$Sq^1$ cohomology of spaces For any space $X$, the first Steenrod square cohomology operation
$$Sq^1\colon H^\ast(X;\mathbb{Z}_2)\to H^{\ast +1}(X;\mathbb{Z}_2)$$
is a derivation, meaning that $Sq^1\circ Sq^1 = 0$ and $Sq^1(a\cup b) = Sq^1(a)\cup b + a\cup Sq^1(b)$ (there are no signs since we are working in characteristic two). 
Hence we may form the $Sq^1$-cohomology of the space,
$$H\left(H^\ast(X;\mathbb{Z}_2),Sq^1\right)$$
which will be a graded algebra over $\mathbb{Z}_2$.
I am looking for references on this object. From McCleary's "User's guide to spectral sequences", I know that this is related to the Bockstein spectral sequence. More specifically, I would like to know:

  
*
  
*What is the precise relationship between the $Sq^1$-cohomology of a space $X$ and $2$-torsion of higher order in $H^\ast(X;\mathbb{Z})$?
  
*Is there a reference with specific calculations of the $Sq^1$-cohomology of the Eilenberg-Mac Lane spaces $K(\mathbb{Z}_2,n)$?
  
*Are there any canonical references I should know about (besides McCleary and Mosher-Tangora)?
  

 A: Several people have addressed question 1 (Torsten Ekedahl and Neil Strickland).  Question 2 is interesting, but I don't have a good answer for it.  For question 3, as Sean Tilson points out, this is a special case of "Margolis homology", a.k.a. $P^s_t$-homology.  Try


*

*Adams and Margolis, "Modules over the Steenrod algebra", Topology 10 (1971)

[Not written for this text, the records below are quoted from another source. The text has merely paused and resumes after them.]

`config.mk`:
```
export PLATFORM = sky130hd
export DESIGN_NAME = chg_term_detect
export DESIGN_NICKNAME = d
export VERILOG_FILES = /design/src/rtl/chg_term_pkg.sv /design/src/rtl/chg_period_timer.sv /design/src/rtl/chg_burst_avg.sv /design/src/rtl/chg_volt_drop.sv /design/src/rtl/chg_temp_slope.sv /design/src/rtl/chg_term_detect.sv
export SDC_FILE = /design/constraint.sdc
export NUM_CORES = 1
export LEC_CHECK = 0
export BUFFER_PORTS_ARGS = -buffer_cell sky130_fd_sc_hd__buf_2
export CORE_MARGIN = 3
export CORE_UTILIZATION = 50
export CTS_CLUSTER_DIAMETER = 30
export DETAILED_ROUTE_END_ITERATION = 6
export PLACE_DENSITY_LB_ADDON = 0.1
export SLEW_MARGIN = 20
export SYNTH_ARGS = -nofsm -noshare
export SYNTH_HDL_FRONTEND = slang
export SYNTH_SLANG_ARGS = --single-unit
export TNS_END_PERCENT = 20
```
`constraint.sdc`:
```
create_clock -name clk -period 3.6 [get_ports clk]
set_input_delay 0.36 -clock clk [delete_from_list [all_inputs] [get_ports clk]]
set_output_delay 0.36 -clock clk [all_outputs]
set_load 0.005 [all_outputs]
```
`src/rtl/chg_term_pkg.sv`:
```
package chg_term_pkg;

  typedef enum logic [1:0] {
    VM_OFF  = 2'b00,
    VM_NDV  = 2'b01,
    VM_PEAK = 2'b10,
    VM_OFF2 = 2'b11
  } vmode_e;

  localparam int unsigned LG_PEAK = 5;
  localparam int unsigned LG_NDV  = 4;
  localparam int unsigned LG_TEMP = 4;

  function automatic logic [2:0] volt_lg(input logic [1:0] m);
    return (m == VM_PEAK) ? 3'(LG_PEAK) : 3'(LG_NDV);
  endfunction

endpackage

```
`src/rtl/chg_period_timer.sv`:
```
module chg_period_timer #(
  parameter int unsigned PERIOD_TICKS = 34,
  parameter int unsigned HOLD_BASE    = 2
) (
  input  logic       clk,
  input  logic       rst_n,
  input  logic       tick,
  input  logic       restart,
  input  logic [1:0] hold_sel,
  output logic       period_end,
  output logic       hold_act
);
  localparam int unsigned TW   = (PERIOD_TICKS > 1) ? $clog2(PERIOD_TICKS) : 1;
  localparam int unsigned HMAX = HOLD_BASE * 8;
  localparam int unsigned HW   = $clog2(HMAX + 1);

  logic [TW-1:0] tcnt_q, tcnt_d;
  logic [HW-1:0] hcnt_q, hcnt_d;
  logic [HW-1:0] hlim;

  assign period_end = tick && (tcnt_q == TW'(PERIOD_TICKS - 1));
  assign hlim       = HW'(HOLD_BASE) << hold_sel;
  assign hold_act   = (hcnt_q < hlim);

  always_comb begin
    tcnt_d = tcnt_q;
    hcnt_d = hcnt_q;
    if (restart) begin
      tcnt_d = '0;
      hcnt_d = '0;
    end else if (tick) begin
      if (period_end) begin
        tcnt_d = '0;
        if (hcnt_q != HW'(HMAX)) hcnt_d = hcnt_q + 1'b1;
      end else begin
        tcnt_d = tcnt_q + 1'b1;
      end
    end
  end

  always_ff @(posedge clk or negedge rst_n) begin
    if (!rst_n) begin
      tcnt_q <= '0;
      hcnt_q <= '0;
    end else begin
      tcnt_q <= tcnt_d;
      hcnt_q <= hcnt_d;
    end
  end
endmodule

```
`src/rtl/chg_burst_avg.sv`:
```
module chg_burst_avg #(
  parameter int unsigned DW    = 12,
  parameter int unsigned MAXLG = 5
) (
  input  logic          clk,
  input  logic          rst_n,
  input  logic          clr,
  input  logic          en,
  input  logic [2:0]    lg,
  input  logic [DW-1:0] din,
  output logic          s_vld,
  output logic [DW-1:0] s_val
);
  localparam int unsigned AW = DW + MAXLG;
  localparam int unsigned CW = MAXLG + 1;

  logic [AW-1:0] acc_q, acc_d, acc_sum, acc_sh;
  logic [CW-1:0] cnt_q, cnt_d, cnt_last;
  logic          done_q, done_d;
  logic          vld_d;
  logic [DW-1:0] val_q, val_d;

  assign acc_sum  = acc_q + AW'(din);
  assign acc_sh   = acc_sum >> lg;
  assign cnt_last = (CW'(1) << lg) - 1'b1;

  always_comb begin
    acc_d  = acc_q;
    cnt_d  = cnt_q;
    done_d = done_q;
    vld_d  = 1'b0;
    val_d  = val_q;
    if (clr) begin
      acc_d  = '0;
      cnt_d  = '0;
      done_d = 1'b0;
    end else if (en && !done_q) begin
      if (cnt_q == cnt_last) begin
        acc_d  = '0;
        cnt_d  = '0;
        done_d = 1'b1;
        vld_d  = 1'b1;
        val_d  = acc_sh[DW-1:0];
      end else begin
        acc_d = acc_sum;
        cnt_d = cnt_q + 1'b1;
      end
    end
  end

  always_ff @(posedge clk or negedge rst_n) begin
    if (!rst_n) begin
      acc_q  <= '0;
      cnt_q  <= '0;
      done_q <= 1'b0;
      s_vld  <= 1'b0;
      val_q  <= '0;
    end else begin
      acc_q  <= acc_d;
      cnt_q  <= cnt_d;
      done_q <= done_d;
      s_vld  <= vld_d;
      val_q  <= val_d;
    end
  end

  assign s_val = val_q;
endmodule

```
`src/rtl/chg_volt_drop.sv`:
```
module chg_volt_drop
  import chg_term_pkg::*;
#(
  parameter int unsigned DW      = 12,
  parameter int unsigned THR_PK  = 6,
  parameter int unsigned THR_NDV = 12
) (
  input  logic          clk,
  input  logic          rst_n,
  input  logic          clr,
  input  logic          s_vld,
  input  logic [DW-1:0] s_val,
  input  logic          in_win,
  input  logic [1:0]    mode,
  input  logic          hold_act,
  output logic          term
);
  logic [DW-1:0] peak_q, peak_d;
  logic          pkv_q, pkv_d;
  logic          term_q, term_d;
  logic [DW:0]   s_plus;
  logic          armed;

  assign s_plus = {1'b0, s_val} + ((mode == VM_NDV) ? (DW+1)'(THR_NDV) : (DW+1)'(THR_PK));
  assign armed  = (mode == VM_PEAK) || ((mode == VM_NDV) && !hold_act);

  always_comb begin
    peak_d = peak_q;
    pkv_d  = pkv_q;
    term_d = term_q;
    if (clr) begin
      peak_d = '0;
      pkv_d  = 1'b0;
      term_d = 1'b0;
    end else if (s_vld && in_win) begin
      if (armed && pkv_q && (s_plus <= {1'b0, peak_q})) term_d = 1'b1;
      if (!pkv_q || (s_val > peak_q)) begin
        peak_d = s_val;
        pkv_d  = 1'b1;
      end
    end
  end

  always_ff @(posedge clk or negedge rst_n) begin
    if (!rst_n) begin
      peak_q <= '0;
      pkv_q  <= 1'b0;
      term_q <= 1'b0;
    end else begin
      peak_q <= peak_d;
      pkv_q  <= pkv_d;
      term_q <= term_d;
    end
  end

  assign term = term_q;
endmodule

```
`src/rtl/chg_temp_slope.sv`:
```
module chg_temp_slope #(
  parameter int unsigned DW   = 12,
  parameter int unsigned TTHR = 16
) (
  input  logic          clk,
  input  logic          rst_n,
  input  logic          clr,
  input  logic          s_vld,
  input  logic [DW-1:0] s_val,
  input  logic          in_win,
  input  logic          hold_act,
  output logic          term
);
  logic [DW-1:0] h1_q, h1_d, h2_q, h2_d;
  logic [1:0]    hc_q, hc_d;
  logic          term_q, term_d;
  logic [DW:0]   s_plus;

  assign s_plus = {1'b0, s_val} + (DW+1)'(TTHR);

  always_comb begin
    h1_d   = h1_q;
    h2_d   = h2_q;
    hc_d   = hc_q;
    term_d = term_q;
    if (clr) begin
      h1_d   = '0;
      h2_d   = '0;
      hc_d   = '0;
      term_d = 1'b0;
    end else if (s_vld) begin
      if (in_win && !hold_act && (hc_q == 2'd2) && ({1'b0, h2_q} >= s_plus))
        term_d = 1'b1;
      h2_d = h1_q;
      h1_d = s_val;
      if (hc_q != 2'd2) hc_d = hc_q + 1'b1;
    end
  end

  always_ff @(posedge clk or negedge rst_n) begin
    if (!rst_n) begin
      h1_q   <= '0;
      h2_q   <= '0;
      hc_q   <= '0;
      term_q <= 1'b0;
    end else begin
      h1_q   <= h1_d;
      h2_q   <= h2_d;
      hc_q   <= hc_d;
      term_q <= term_d;
    end
  end

  assign term = term_q;
endmodule

```
`src/rtl/chg_term_detect.sv`:
```
module chg_term_detect
  import chg_term_pkg::*;
#(
  parameter int unsigned ADC_W        = 12,
  parameter int unsigned PERIOD_TICKS = 34,
  parameter int unsigned HOLD_BASE    = 2,
  parameter int unsigned VTHR_PK      = 6,
  parameter int unsigned VTHR_ND      = 12,
  parameter int unsigned TTHR         = 16
) (
  input  logic             clk,
  input  logic             rst_n,
  input  logic             tick,
  input  logic             phase_start,
  input  logic             meas_vld,
  input  logic             meas_chan,
  input  logic [ADC_W-1:0] meas_data,
  input  logic [1:0]       vmode,
  input  logic [1:0]       hold_sel,
  input  logic             v_in_win,
  input  logic             t_in_win,
  output logic             v_term,
  output logic             t_term
);
  localparam int unsigned NCH = 2;

  logic             rs_q1, rs_q2, rst_s_n;
  logic             period_end, hold_act, burst_clr;
  logic [NCH-1:0]   smp_vld;
  logic [ADC_W-1:0] smp_val [NCH];
  logic [2:0]       ch_lg   [NCH];

  always_ff @(posedge clk or negedge rst_n) begin
    if (!rst_n) begin
      rs_q1 <= 1'b0;
      rs_q2 <= 1'b0;
    end else begin
      rs_q1 <= 1'b1;
      rs_q2 <= rs_q1;
    end
  end
  assign rst_s_n = rs_q2;

  chg_period_timer #(.PERIOD_TICKS(PERIOD_TICKS), .HOLD_BASE(HOLD_BASE)) u_timer (
    .clk(clk), .rst_n(rst_s_n), .tick(tick), .restart(phase_start),
    .hold_sel(hold_sel), .period_end(period_end), .hold_act(hold_act)
  );

  assign burst_clr = phase_start || period_end;
  assign ch_lg[0]  = volt_lg(vmode);
  assign ch_lg[1]  = 3'(LG_TEMP);

  for (genvar c = 0; c < NCH; c++) begin : g_ch
    chg_burst_avg #(.DW(ADC_W), .MAXLG(LG_PEAK)) u_avg (
      .clk(clk), .rst_n(rst_s_n), .clr(burst_clr),
      .en(meas_vld && (meas_chan == 1'(c))),
      .lg(ch_lg[c]), .din(meas_data),
      .s_vld(smp_vld[c]), .s_val(smp_val[c])
    );
  end

  chg_volt_drop #(.DW(ADC_W), .THR_PK(VTHR_PK), .THR_NDV(VTHR_ND)) u_vdrop (
    .clk(clk), .rst_n(rst_s_n), .clr(phase_start),
    .s_vld(smp_vld[0]), .s_val(smp_val[0]), .in_win(v_in_win),
    .mode(vmode), .hold_act(hold_act), .term(v_term)
  );

  chg_temp_slope #(.DW(ADC_W), .TTHR(TTHR)) u_tslope (
    .clk(clk), .rst_n(rst_s_n), .clr(phase_start),
    .s_vld(smp_vld[1]), .s_val(smp_val[1]), .in_win(t_in_win),
    .hold_act(hold_act), .term(t_term)
  );
endmodule

```
==> results of run 1 <==
[layer usage]
layer  vias to the layer above  global-route usage  part of all wire
li1                       2910                   -                 -
met1                      2925               0.295              0.48
met2                       116               0.333              0.45
met3                        36              0.0463             0.037
met4                         0              0.0762             0.025
met5                         -                   0                 0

*Anderson and Davis, "A vanishing theorem in homological algebra", Comment. Math. Helv. 48 (1973)

*Margolis, Spectra and the Steenrod algebra (1983)

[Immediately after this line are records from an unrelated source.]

### src/rtl/pdat_pkg.sv
package pdat_pkg;
    parameter int unsigned PIN_W  = 16;
    parameter int unsigned LANE_W = 8;

    typedef struct packed {
        logic [PIN_W-1:0] data;
    } reg_state_t;
endpackage

### src/rtl/pdat_sync.sv
module pdat_sync #(
    parameter int unsigned W = 16
) (
    input  logic         clk,
    input  logic         por_n,
    input  logic         clr,
    input  logic [W-1:0] d,
    output logic [W-1:0] q
);
    typedef struct packed {
        logic [W-1:0] s1;
        logic [W-1:0] s2;
    } sync_t;

    sync_t st_d, st_q;

    always_comb begin
        st_d = st_q;
        if (clr) begin
            st_d.s1 = '0;
            st_d.s2 = '0;
        end else begin
            st_d.s1 = d;
            st_d.s2 = st_q.s1;
        end
    end

    always_ff @(posedge clk or negedge por_n) begin
        if (!por_n) st_q <= '0;
        else        st_q <= st_d;
    end

    assign q = st_q.s2;
endmodule

### src/rtl/pdat_rdmux.sv
module pdat_rdmux #(
    parameter int unsigned W = 16
) (
    input  logic [W-1:0] stored,
    input  logic [W-1:0] pin_sync,
    input  logic [W-1:0] dir,
    input  logic [W-1:0] gp_mode,
    output logic [W-1:0] rd,
    output logic [W-1:0] oe,
    output logic [W-1:0] drv
);
    for (genvar i = 0; i < W; i++) begin : g_pin
        always_comb begin
            if (dir[i])          rd[i] = stored[i];
            else if (gp_mode[i]) rd[i] = pin_sync[i];
            else                 rd[i] = 1'b0;
            oe[i]  = dir[i] & gp_mode[i];
            drv[i] = oe[i] ? stored[i] : 1'b0;
        end
    end
endmodule

### src/rtl/pdat_port.sv
module pdat_port #(
    parameter int unsigned W      = pdat_pkg::PIN_W,
    parameter int unsigned LANE_W = pdat_pkg::LANE_W
) (
    input  logic                     clk,
    input  logic                     por_n,
    input  logic                     wdt_rst,
    input  logic                     bus_sel,
    input  logic                     bus_wr,
    input  logic [W/LANE_W-1:0]      bus_be,
    input  logic [W-1:0]             bus_wdata,
    output logic [W-1:0]             bus_rdata,
    input  logic [W-1:0]             dir,
    input  logic [W-1:0]             gp_mode,
    input  logic [W-1:0]             pin_in,
    output logic [W-1:0]             pin_out,
    output logic [W-1:0]             pin_oe
);
    localparam int unsigned LANES = W / LANE_W;

    logic [W-1:0] data_d, data_q;
    logic [W-1:0] pin_sync;
    logic [W-1:0] lane_mask;
    logic         wr_hit;

    assign wr_hit = bus_sel & bus_wr;

    for (genvar l = 0; l < LANES; l++) begin : g_lane
        assign lane_mask[l*LANE_W +: LANE_W] = {LANE_W{bus_be[l]}};
    end

    always_comb begin
        data_d = data_q;
        if (wr_hit)
            data_d = (data_q & ~lane_mask) | (bus_wdata & lane_mask);
    end

    always_ff @(posedge clk or negedge por_n) begin
        if (!por_n) data_q <= '0;
        else        data_q <= data_d;
    end

    pdat_sync #(.W(W)) u_sync (
        .clk   (clk),
        .por_n (por_n),
        .clr   (wdt_rst),
        .d     (pin_in),
        .q     (pin_sync)
    );

    pdat_rdmux #(.W(W)) u_rdmux (
        .stored   (data_q),
        .pin_sync (pin_sync),
        .dir      (dir),
        .gp_mode  (gp_mode),
        .rd       (bus_rdata),
        .oe       (pin_oe),
        .drv      (pin_out)
    );
endmodule

### config.mk
export PLATFORM = sky130hd
export DESIGN_NAME = pdat_port
export DESIGN_NICKNAME = d
export VERILOG_FILES = /design/src/rtl/pdat_pkg.sv /design/src/rtl/pdat_sync.sv /design/src/rtl/pdat_rdmux.sv /design/src/rtl/pdat_port.sv
export SDC_FILE = /design/constraint.sdc
export NUM_CORES = 1
export LEC_CHECK = 0
export BUFFER_PORTS_ARGS = -buffer_cell sky130_fd_sc_hd__buf_2
export CAP_MARGIN = 30
export CORE_MARGIN = 2
export CORE_UTILIZATION = 43
export CTS_CLUSTER_SIZE = 25
export DETAILED_ROUTE_END_ITERATION = 7
export PLACE_DENSITY = 0.77
export SETUP_SLACK_MARGIN = 0.02
export SLEW_MARGIN = 20
export SYNTH_ARGS = -nofsm -noshare
export SYNTH_HDL_FRONTEND = slang
export SYNTH_SLANG_ARGS = --single-unit
### constraint.sdc
create_clock -name clk -period 0.8 [get_ports clk]
set_input_delay 0.24 -clock clk [delete_from_list [all_inputs] [get_ports clk]]
set_output_delay 0.24 -clock clk [all_outputs]
set_load 0.02 [all_outputs]
==> results.md, run 1 <==
- Final Non-Filler Cells: between 300 and 400
- Setup Skew: around 6.4 ps
- Final Hold Viols: 0
- Max_cap viols: 0
- Commonest non-fill, non-tap cell in the layout: buf_6
- Final wirelength: 7003 µm
- # nets final: 385
- Vias/cell: ~5.2
- WHS: around 150 ps
- Clock power share: a little over a quarter
- Fin util: between 80% and 90%
- Violated checks: setup timing
- Clk slew on worst S/H paths: 90 ps
- IO Port Bufs: ~120
- Layout area overhead: 92.15%
- Grt ovf: 0
- Worst Setup Path Type: flop to output port
- Global-route wire length before repair: ~9400 µm
- Worst-Skew Late Latency: about 300 ps
- DPL Wire Length: 3704 µm
- Seq pwr share: between 40% and 50%
- Crit end category: output port
- Register area share after synthesis: between 50 and 60%
- Initial Util: 45.55%
- I/O pin count: 119
- Core area: 0.004444 mm²
- Drc violations: 0
- Row count: 24
- Largest net degree at the start of global routing: 30
- Max Freq: 764.1 MHz
- Slew Viols, Final: 0
- CP Max Fanout: 3
- Worst Tran Pin Value: just over 200 ps
- Final worst slack: -508.8 ps
- DRT iter0 DRCs: 89
- Initial antenna violation count: 0
- CP required: 560 ps
- Placed insts: about 350
- P_leak: ~0.0019 µW
- ANT cells: 0
- Synth top area cells: dfrtp_1 59%, mux2_2 8.9%, nor2b_1 7.1%
- Yosys top cell area share: 59.33%
- HP Class: primary input to flop
- H-tree depth: 2
- Cells after synthesis: 181
- Power per cell area: between 1500 and 2000 mW/mm²
- Gate power share: between 30% and 40%
- Cell taking the most area after synthesis: dfrtp_1
- Fill cell count: 181
- Setup Viol. Count Final: between 50 and 60
- Worst Path Arrival: roughly 1100 ps
- RSZ-0062 raised after global routing: true
- GRT Total Usage: a little under a quarter
- Clock root buffer: clkbuf_8
- DR WL/cell: about 19 µm
- Most frequent cells in the layout: 77 x buf_6, 48 x dfrtp_1, 38 x buf_2
- P_int: 4997 µW
- Syn avg cell area: approximately 11 µm²
- CP Launch Type: flop
- Synth unique cells: 10
- Width of the die: between 70 and 80 µm
- Final antenna-violating net count: 0
- Fraction of layout cells with a size suffix above 1: between 70% and 80%
- Vias in the first global route: ~2,000
- Net Sw Frac: 27.48%
- DRT Pass-1 Iters: 4
- Mapped Area: between 0.002 and 0.0025 mm²
- DIE AREA: approximately 0.0053 mm²
- VDD IR max: 1414 µV
- Period minus WS final: between 1000 and 1500 ps
- Yosys reg bits: 48
- Status: finished with violations
- Max_slew headroom: 86.59%
- Net Count, Synth: 252
- NetSw: approximately 1900 µW
- CTS max path bufs: 2
- Crit share post-route: 163.6%
- Clock sinks: 48
- Routability cong.: around 0.72
- Number of synthesis warnings: 0
- CTS tree: done
- Vias: 1,904
- Num CTS Buffers: 5
- Chip height: between 70 and 80 µm
## kinds of logic after synthesis
group	Yosys count	share of synthesized area (%)
buffers and inverters	3	0.5562
AOI/OAI and AO/OA	16	3.956
and+or+nand+nor	98	27.26
DFF	48	59.33
muxes	16	8.900
## layer usage
| layer | share of wire, % | GRT usage [%] | wire [µm] |
|---|---|---|---|
| met3 | 4.3 | 4.144 | 304 |
| met2 | 61 | 48.28 | 4278 |
| met5 | 0 | 0 | 0 |
| met1 | 32 | 22.64 | 2227 |
| met4 | 2.7 | 10.70 | 192 |
## final timing paths
check                                      from         endpoint  slack [ps]  cells after the start
worst max-delay path                       flop      pin_out[10]        -510                      2
worst min-delay path                  pin_in[0]  u_sync.st_q[16]         150                      2
worst max register to register             flop             flop        -150                      2
worst min register to register  u_sync.st_q[16]      u_sync.q[0]         460                      1
max in group asynchronous                 por_n        async pin         120                      3
min in group asynchronous                 por_n      u_sync.q[2]         310                      2
## worst max-delay path: stages (launching register included)
cell	delay, ps
dfrtp_1	430
and3_4	220
buf_6	110
## per-stage QoR
stage / setup TNS, ps / setup WS (ps) / power, µW / instance area [µm²]
floorplan: 0 / 0.5812 / 3647 / 2303
global placement: -9320 / -200.5 / 4198 / 3012
detailed placement: -10090 / -223.1 / 4258 / 3012
CTS: -14800 / -449.1 / 6648 / 3770
global route: -17850 / -556.3 / 7168 / 3890
finish: -16240 / -508.8 / 6891 / 3890
## layout make-up
type / instances / area [µm²] / area share [%]
flip-flops and latches: 48 / 1201 / 30.88
clock inverters: 1 / 30.03 / 0.7720
repair buffers: 129 / 1262 / 32.45
well taps: 52 / 65.06 / 1.673
multi-input cells: 130 / 1235 / 31.75
clock buffers: 7 / 96.34 / 2.477
## Yosys cell counts
library cell and count:
nand3_2 2, nand2_1 32, and3_1 16, dfrtp_1 48, and2b_1 9, mux2_2 16
and2_1 16, o21ai_0 16, nor2b_1 23, clkbuf_1 3
## power by group through the flow
stage | logic [µW] | clock network, µW | registers (µW)
after detailed placement | 1410 | 0 | 2850
after global placement | 1370 | 0 | 2830
final | 2150 | 1880 | 2860
after CTS | 1930 | 1900 | 2820
after floorplan | 856 | 0 | 2790
after global routing | 2270 | 2010 | 2890
## what timing repair did
action                                  CTS  global route
endpoints found under the setup margin   58            80
hold endpoints to repair                 32             0
hold buffers                              1             0
pin swaps                                31             3
gates resized for setup                 184            25
buffers inserted                          2             4
Note: power is estimated with default switching activity, not from simulation.
==> run 2: changes to the inputs <==
--- a/config.mk
+++ b/config.mk
@@ -6,7 +6,6 @@
 export NUM_CORES = 1
 export LEC_CHECK = 0
 export BUFFER_PORTS_ARGS = -buffer_cell sky130_fd_sc_hd__buf_2
-export CAP_MARGIN = 30
 export CORE_MARGIN = 2
 export CORE_UTILIZATION = 43
 export CTS_CLUSTER_SIZE = 25
==> constraint.sdc (replaced) <==
create_clock -name clk -period 0.8 [get_ports clk]
set_input_delay 0.08 -clock clk [delete_from_list [all_inputs] [get_ports clk]]
set_output_delay 0.08 -clock clk [all_outputs]
set_load 0.02 [all_outputs]
==> run 2 against run 1 <==
Against the previous run: the flow still finishes with violations (setup timing); clock skew down 5.1 ps; final area down 19%; cell count up 1.4%; non-clock buffer count up 5; total power down 17%; wire length down 34%; highest routed layer unchanged.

I also wonder if there is anything helpful in 


*

*Adams and Priddy, "Uniqueness of BSO".


You might also search for the phrase "Bockstein acyclic", since $\textrm{Sq}^1$ is the mod 2 Bockstein.
A: Bill Singer and I have looked at the "dual" question...  Given a right $\mathcal{A}$-module $M$ (such as the homology of a space), $Sq^1$ acts (on the right) as a differential.  For any $s \geq 1$ and $M = \tilde{H}_*((\mathbb{R}P^{\infty})^{\wedge s}, \mathbb{Z}/2)$, $Sq^1$-homology is trivial, indicating that the kernel of $Sq^1$ is the same as the image of $Sq^1$ there.  There are interesting things to say even for higher squares, though they won't be differentials in general.
The following references may be useful (both available on arXiv):
Ault, Singer.  On the Homology of Elementary Abelian Groups as Modules over the Steenrod Algebra.
Ault. Relations among the kernels and images of Steenrod squares acting on right $\mathcal{A}$-modules.
A: I remember that when I wrote my thesis I was unable to find references for some quite basic facts about this that everyone knew.  It is quite possible that there were references that I did not succeed in finding (there was no Google then!) or that someone has written a good exposition in the intervening time.  For what it's worth, my thesis is at http://neil-strickland.staff.shef.ac.uk/research/thesis.pdf and the relevant material is in Section 5.1.
A: I think the easiest way to understand the Bockstein spectral sequence is through the exact couple coming from the long exact sequence of cohomology associated to $0\to\mathbb Z\to\mathbb Z\to \mathbb Z/2\to0$. This shows first that indeed the first differential is $Sq^1$ and tells you that the next page is the direct sum of the cokernel and kernel (shifted one step) of multiplication by $2$ on $2H^\ast(X,\mathbb Z)$. Hence it is like what you would get from applying the universal coefficient formula to $2H^\ast(X,\mathbb Z)$ (instead of $H^\ast(X,\mathbb Z)$). When each cohomology group $H^\ast(X,\mathbb Z)$ is finitely generated this means concretely that you "keep" each $\mathbb Z$-factor (as well as odd torsion) and downgrade each $\mathbb Z/2^n$ to $\mathbb Z/2^{n-1}$.
In particular the difference between the dimension of $H^n(X,\mathbb Z/2)$ and that of the $Sq^1$-cohomology is equal to the number of $\mathbb Z/2$-factors in $H^n(X,\mathbb Z)$ and $H^{n+1}(X,\mathbb Z)$.
I found a reference to Q2. In Madsen, Milgram: The classifying spaces for surgery and cobordism of manifolds, Ann of Math Studies 92 where they refer to Browder: Torsion in H-spaces, Ann of Math 74 for the Bockstein s.s. of $K(\mathbb Z_{(2)},n)$ and $K(\mathbb Z/2,n)$. The Madsen-Milgram book also contains other examples of computations with the Bss.